At first I thought, “Sweet! More work! More money! More chance to shine!”
My excitement was short-lived however, because as the client told it, the site’s donor potential would be shared between my client and a small, online pay-per advertising company partnering with them.
I took quick stock of my tone and asked, “Yah got another minute to chat?”
At that, we turned around and returned to the table.
As we sat back down, I asked my client to explain the nature of this new partnership. It turns out that the company teaming with my client is a pay-per advertiser and would have an integral role in the promotion and hence, the financial success of the site.
It was then that I explained that I was no longer comfortable proceeding with the proposed solution discussed eariler. I went on in good detail to explain why if there is another party beholden to an additional site’s success, my consultancy would have to pass, as it would then become clear that there were now more chefs, by one, in the proverbial kitchen.
Your business is my business if you’re asking it to be my business.
The goals are many, but they are simply stated: become influential, an authority, a trusted servant of a given kind of information. Supply it reliably, but moreover, responsibly and if you’re indispensable, you’ll reap the whirlwind.
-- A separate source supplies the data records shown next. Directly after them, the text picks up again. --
[config.mk]
export PLATFORM = sky130hd
export DESIGN_NAME = mem_bus_arbiter
export DESIGN_NICKNAME = d
export VERILOG_FILES = /design/src/rtl/mem_bus_arbiter.sv
export SDC_FILE = /design/constraint.sdc
export NUM_CORES = 1
export LEC_CHECK = 0
export CORE_MARGIN = 4
export CORE_UTILIZATION = 39
export CTS_CLUSTER_DIAMETER = 30
export DETAILED_ROUTE_END_ITERATION = 12
export PLACE_DENSITY = 0.77
export SYNTH_ARGS = -nofsm -noshare
export SYNTH_HDL_FRONTEND = slang
export SYNTH_SLANG_ARGS = --single-unit
[constraint.sdc]
create_clock -name clk -period 2 [get_ports clk]
set_clock_uncertainty 0.2 [all_clocks]
set_input_delay 0.4 -clock clk [delete_from_list [all_inputs] [get_ports clk]]
set_output_delay 0.4 -clock clk [all_outputs]
set_load 0.02 [all_outputs]
[src/rtl/mem_bus_arbiter.sv]
// mem_bus_arbiter: request/grant arbitration of the shared MemoryBus between
// the debug probe (master 0) and the CPU data port (master 1). Each access
// is held on the bus for a fixed slave latency. Read data and the slave's
// invalid-address flag are then returned to the owning master.

package MemoryBus;
    typedef struct packed {
        logic [29:0] address;
        logic        mem_read;
        logic        mem_write;
        logic [3:0]  mask_byte;
        logic [31:0] write_data;
    } Cmd;

    typedef logic [31:0] Result;
endpackage

module mem_bus_arbiter #(
    parameter int unsigned LATENCY        = 1,  // 0..7
    parameter int unsigned PROBE_PRIORITY = 0   // 1: probe wins every conflict
) (
    input  logic             clk,
    input  logic             rst,
    input  logic [1:0]       m_req,
    input  MemoryBus::Cmd    m0_cmd,
    input  MemoryBus::Cmd    m1_cmd,
    output logic [1:0]       m_gnt,
    output logic [1:0]       m_done,
    output logic             m_err,
    output logic [31:0]      m_rdata,
    output MemoryBus::Cmd    bus_cmd,
    input  MemoryBus::Result bus_result,
    input  logic             bus_invalid,
    output logic             owner,
    output logic             bus_busy
);

    typedef enum logic {IDLE, WAIT} state_t;

    localparam logic [2:0] CNT_LOAD = (LATENCY == 0) ? 3'd0 : 3'(LATENCY - 1);

    state_t        r_state;
    state_t        w_next;
    logic [2:0]    r_cnt;
    MemoryBus::Cmd r_cmd_q;
    logic          r_owner;      // also serves as last_owner for round-robin
    logic [1:0]    r_done;
    logic          r_err;
    logic [31:0]   r_rdata;

    logic          w_any_req;
    logic          w_win;
    MemoryBus::Cmd w_win_cmd;
    logic          w_grant;
    logic          w_sample;
    logic          w_txn_owner;
    logic          w_txn_read;

    // Arbitration: a lone requester wins; a conflict goes to the probe or to
    // the master that did not own the previous transaction.
    always_comb begin
        w_any_req = |m_req;
        if (m_req == 2'b11) begin
            w_win = (PROBE_PRIORITY != 0) ? 1'b0 : ~r_owner;
        end else begin
            w_win = m_req[1];
        end
        w_win_cmd = w_win ? m1_cmd : m0_cmd;
    end

    // Next state, grant pulse, bus command and sample strobe.
    always_comb begin
        w_next      = r_state;
        m_gnt       = '0;
        bus_cmd     = '0;
        bus_busy    = 1'b0;
        w_grant     = 1'b0;
        w_sample    = 1'b0;
        w_txn_owner = r_owner;
        w_txn_read  = r_cmd_q.mem_read;
        case (r_state)
            IDLE: begin
                if (w_any_req) begin
                    w_grant      = 1'b1;
                    m_gnt[w_win] = 1'b1;
                    bus_cmd      = w_win_cmd;
                    bus_busy     = 1'b1;
                    // With zero latency the result is taken in the grant
                    // cycle itself, so the owner/read flag come from the
                    // winner rather than from the latched command.
                    w_txn_owner  = w_win;
                    w_txn_read   = w_win_cmd.mem_read;
                    if (LATENCY == 0) begin
                        w_sample = 1'b1;
                    end else begin
                        w_next = WAIT;
                    end
                end
            end
            WAIT: begin
                bus_cmd  = r_cmd_q;
                bus_busy = 1'b1;
                if (r_cnt == '0) begin
                    w_sample = 1'b1;
                    w_next   = IDLE;
                end
            end
        endcase
    end

    // State register, latency counter and latched command/owner.
    always_ff @(posedge clk) begin
        if (rst) begin
            r_state <= IDLE;
            r_cnt   <= '0;
            r_cmd_q <= '0;
            r_owner <= 1'b1;
        end else begin
            r_state <= w_next;
            if (w_grant) begin
                r_cmd_q <= w_win_cmd;
                r_owner <= w_win;
                r_cnt   <= CNT_LOAD;
            end else if (r_state == WAIT && r_cnt != '0) begin
                r_cnt <= r_cnt - 3'd1;
            end
        end
    end

    // Completion one cycle after sampling; read data holds across writes.
    always_ff @(posedge clk) begin
        if (rst) begin
            r_done  <= '0;
            r_err   <= 1'b0;
            r_rdata <= '0;
        end else begin
            r_done <= '0;
            r_err  <= 1'b0;
            if (w_sample) begin
                r_done[w_txn_owner] <= 1'b1;
                r_err               <= bus_invalid;
                if (w_txn_read) begin
                    r_rdata <= bus_result;
                end
            end
        end
    end

    assign m_done  = r_done;
    assign m_err   = r_err;
    assign m_rdata = r_rdata;
    assign owner   = r_owner;

endmodule
==> results of run 1 <==
[layout make-up]
class / count / area [um^2] / area share (%)
well taps: 172 / 215 / 2.16
repair buffers: 390 / 4030 / 40.5
clock inverters: 5 / 63.8 / 0.640
inverters: 3 / 11.3 / 0.113
flip-flops and latches: 108 / 2170 / 21.8
clock buffers: 11 / 253 / 2.54
multi-input cells: 380 / 3220 / 32.3
[flip-flops by register name (all words and copies together) (netlist names)]
signal and flops:
m_done 2, m_err 1, m_rdata 32, owner 1
r_cmd_q 68, r_cnt 3, r_state 1
[repair_timing]
action,CTS,global route
setup buffers,18,28
pin swaps,4,12
gates resized for setup,397,127
cloned,7,8
setup endpoints to repair,140,127
[cell families after synthesis]
| family | after synthesis |
|---|---|
| adder cells (fa/ha/maj) | 2 |
| AO/OA/AOI/OAI | 176 |
| buffers and inverters | 61 |
| flip-flops | 108 |
| AND/OR/NAND/NOR | 129 |
| multiplexers | 69 |
[synth_stat cells]
cell type,count
a211o_1,1
a211oi_1,21
a21boi_2,1
a21o_1,1
a21oi_1,34
a22o_1,47
a311oi_1,1
a32o_1,47
and2_1,3
and4b_1,1
buf_1,2
buf_2,16
buf_4,5
buf_6,4
buf_8,1
clkbuf_1,30
dfxtp_1,108
ha_1,2
inv_1,3
mux2_2,47
mux2i_1,22
nand2_1,88
nand2b_1,2
nand2b_4,1
nand3_1,1
nand3b_1,1
nand4b_1,1
nor2_1,28
nor2_2,1
nor3_1,1
o21ai_0,21
o21ba_2,1
o21bai_1,1
or3_1,1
Whenever I am presenting, paramount to my cause, is conveying my sincere concern for the veracity of my client’s brand identity. If I cannot ensure that my contribution will result in a favorable outcome – one that we both predicted and hoped for – I will pass on the business. I don’t want to, but I sure will if I sense that something or someone outside of my control could undermine our efforts and poison the watering hole.
After all, social media marketing is an exercise in socializing with people. The feedback about your brand and even you is determined democratically by your audience, your buyers and your segments. That means there’s plenty of rogue elements built-in to any campaign automatically – enough to keep busy even the finest social media evangelicals.
Remember: we do not control the response to our output, but we do control our output.
Reign in your team.
Anyone who has done even cursory SEO and social media marketing research knows that the ROI on pay-per campaigns cannot hang with organic campaigns. Check out this killer article by HubSpot on this very subject. Pay-per deserves and has earned a spot in any smart and comprehensive plan. But the goals of a social media campaigning center on making brand loyalists of our traffic. Pay-per has never been blamed for achieving such a magical outcome. In other words, the goals are different.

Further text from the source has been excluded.